I was King of the Step-Sitters –
crumpled brown scepter –
doling
out favors,
like a red-neck politician
paving driveways for votes.
To keep, or share? I chose
the choice of greater pleasure!
Five lonely Tootsie Rolls can’t
compare
to sweetness savored
with chocolate-drooling subjects
in my arbor-vitae kingdom by the street,
where sheet-lightning
and fire-flies flickered,
while hyenas picked their teeth
with bones of their victims.
he was an old-fashioned strong
man –
never said, “Son, I love you.”
but why else
would he make me
prince of the Twilight,
king of the Step-Sitters?”
Santa’s
Garden: A Circle Poem
SANTA CLAUS!
CHRISTMAS!
w i n t e r.
SPRING!
PLANTING!
SPROUTING!
beans,
peas,
tomatoes,
grow
so
s l
o w.
low.
TALL!
JOHNSON GRASS!
BERMUDA GRASS!
THORNS!
THISTLES!
hoe,
hoe,
hoe.
Harold Anderson
January 22, 1990
WORDWORKER
A poet is like a cabinetmaker
building from a stack of words.
he carefully selects, hefts,
sights down for true
and rejects all but a few whose
integrity is exact.
he rummages through his shrinking
stock
of wood-(words), edge-matching
subtle grain of meaning,
so the whole of many will flow in
smooth transition,
or repeat itself in book-matched
glory.
at the builder’s discretion, he
might up-end a board,
and (for reasons of his own),
without permission, change direction!
With the cutting edge of his
chisel-sharp mind
he pares down just to the
scribe-line,
then try-fits dovetails of
intermeshing ideas
and lifts the whole to the light
of scrutiny.
Skilled eyes search for a glimmer
of doom
among the sockets and pins.
no chink-fault found,
he pounds them it, wood-welding a
single unit,
Inseperable.
Now’s the time to find and fix or
start again,
lest some (successful)
self-serving critic casts
discredit upon the craftsman’s
skill!
On worst still, flaw-finding
ideology’s
prying tugs will reveal an unseen
weakness,
and the (lofty) faulty structure,
made to last forever,
will fail.
Harold Anderson
March 28, 1990
THOUGHTS
OF A 22-YEAR-OLD CAT
A ball of kitten playing ball
with a ball of yarn:
A thought?
or bubbles of memories that rise
To the top and pop?
The Shadow knows,
and goes on with the chore
of reminiscing about prime time
that begin more than a score
of years ago.
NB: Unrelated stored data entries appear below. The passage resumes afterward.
File: config.mk
export PLATFORM = sky130hd
export DESIGN_NAME = ripple_count_ctrl
export DESIGN_NICKNAME = d
export VERILOG_FILES = /design/src/rtl/ripple_count_ctrl.sv
export SDC_FILE = /design/constraint.sdc
export NUM_CORES = 1
export LEC_CHECK = 0
export CORE_UTILIZATION = 58
export CTS_CLUSTER_SIZE = 8
export DETAILED_ROUTE_END_ITERATION = 8
export MAX_ROUTING_LAYER = met4
export PLACE_DENSITY_LB_ADDON = 0.08
export SYNTH_ARGS = -nofsm -noshare
export SYNTH_HDL_FRONTEND = slang
export SYNTH_SLANG_ARGS = --single-unit
File: constraint.sdc
create_clock -name clk -period 4.8 [get_ports clk]
set_input_delay 0.96 -clock clk [delete_from_list [all_inputs] [get_ports clk]]
set_output_delay 0.96 -clock clk [all_outputs]
set_load 0.01 [all_outputs]
$ cat config.mk
export PLATFORM = sky130hd
export DESIGN_NAME = ntt_stage_sequencer
export DESIGN_NICKNAME = d
export VERILOG_FILES = /design/src/rtl/ntt_seq_pkg.sv /design/src/rtl/ntt_stage_ctrl.sv /design/src/rtl/ntt_stage_sequencer.sv
export SDC_FILE = /design/constraint.sdc
export NUM_CORES = 1
export LEC_CHECK = 0
export ABC_AREA = 1
export CAP_MARGIN = 20
export CORE_MARGIN = 8
export CORE_UTILIZATION = 45
export DETAILED_ROUTE_END_ITERATION = 6
export PLACE_DENSITY = 0.78
export SYNTH_ARGS = -nofsm -noshare
export SYNTH_HDL_FRONTEND = slang
export SYNTH_SLANG_ARGS = --single-unit
$ cat constraint.sdc
create_clock -name clk -period 2 [get_ports clk]
set_clock_uncertainty 0.15 [all_clocks]
set_input_delay 0.5 -clock clk [delete_from_list [all_inputs] [get_ports clk]]
set_output_delay 0.5 -clock clk [all_outputs]
set_load 0.01 [all_outputs]
$ cat src/rtl/ntt_seq_pkg.sv
// Shared types and helpers for the NTT stage sequencer.
// Stage offsets, bit reversal and the modulus of the pipeline.
package ntt_seq_pkg;

    typedef enum logic [1:0] {
        IDLE,
        RUN,
        FLUSH
    } state_t;

    localparam int MODULUS = 7681;

    function automatic int stage_offset(
        input int s,
        input int n,
        input int pipe
    );
        return (n - (n >> s)) + s * pipe;
    endfunction

    function automatic logic [31:0] bitrev(
        input logic [31:0] x,
        input int          log2n
    );
        logic [31:0] r;
        r = '0;
        for (int i = 0; i < log2n; i++) begin
            r[i] = x[log2n-1-i];
        end
        return r;
    endfunction

endpackage

$ cat src/rtl/ntt_stage_ctrl.sv
// Per-stage decode of the shared frame counter into the
// fill/butterfly select and the twiddle exponent.
module ntt_stage_ctrl
    import ntt_seq_pkg::*;
#(
    parameter int S          = 0,
    parameter int N          = 16,
    parameter int LOG2N      = $clog2(N),
    parameter int STAGE_PIPE = 0
) (
    input  logic [LOG2N-1:0] cnt,
    output logic             bf,
    output logic [LOG2N-2:0] tw_exp
);

    localparam int OFF_INT = stage_offset(S, N, STAGE_PIPE) % N;
    localparam logic [LOG2N-1:0] OFFSET = LOG2N'(OFF_INT);
    localparam logic [LOG2N-1:0] TW_MASK = LOG2N'((N >> (S + 1)) - 1);
    localparam logic [LOG2N-1:0] BF_MASK = LOG2N'(1) << (LOG2N - 1 - S);

    logic [LOG2N-1:0] c;

    assign c      = cnt - OFFSET;
    assign bf     = |(c & BF_MASK);
    // Exponent never exceeds N/2-1, so the top counter bit is not needed.
    assign tw_exp = (LOG2N-1)'((c & TW_MASK) << S);

endmodule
He thinks
of battles fought and victories
sweet;
females in heat;
cat-naps napped on his masters’
laps;
blood and gore;
the joy of the hunt: the thrill
of the kill;
wild yearnings stirred and
stilled
by the bloody, sweet mouse-meat
meals.
The broken mainspring of his mind
Unwinds time –
Now,
he silently, stealthfully,
skillfully steals
through dew-wet grass and
mouse-marked
hay of moon-flooded fields.
Once again,
he gently, quietly, lifts each
paw in
rhythem and rhyme,
Flowing ever closer, then just in
time,
HE’LL POUNCE!
upon an ounce
of unsuspecting mouse
and in wild abandon taunt and
kill
in a comatose sleep.
His masters weep.
Soon the gentle needle’s peaceful
prick
will send his soul-less soul
away,
(or so the learned preachers say)
to cold, dark, quiet
oblivion.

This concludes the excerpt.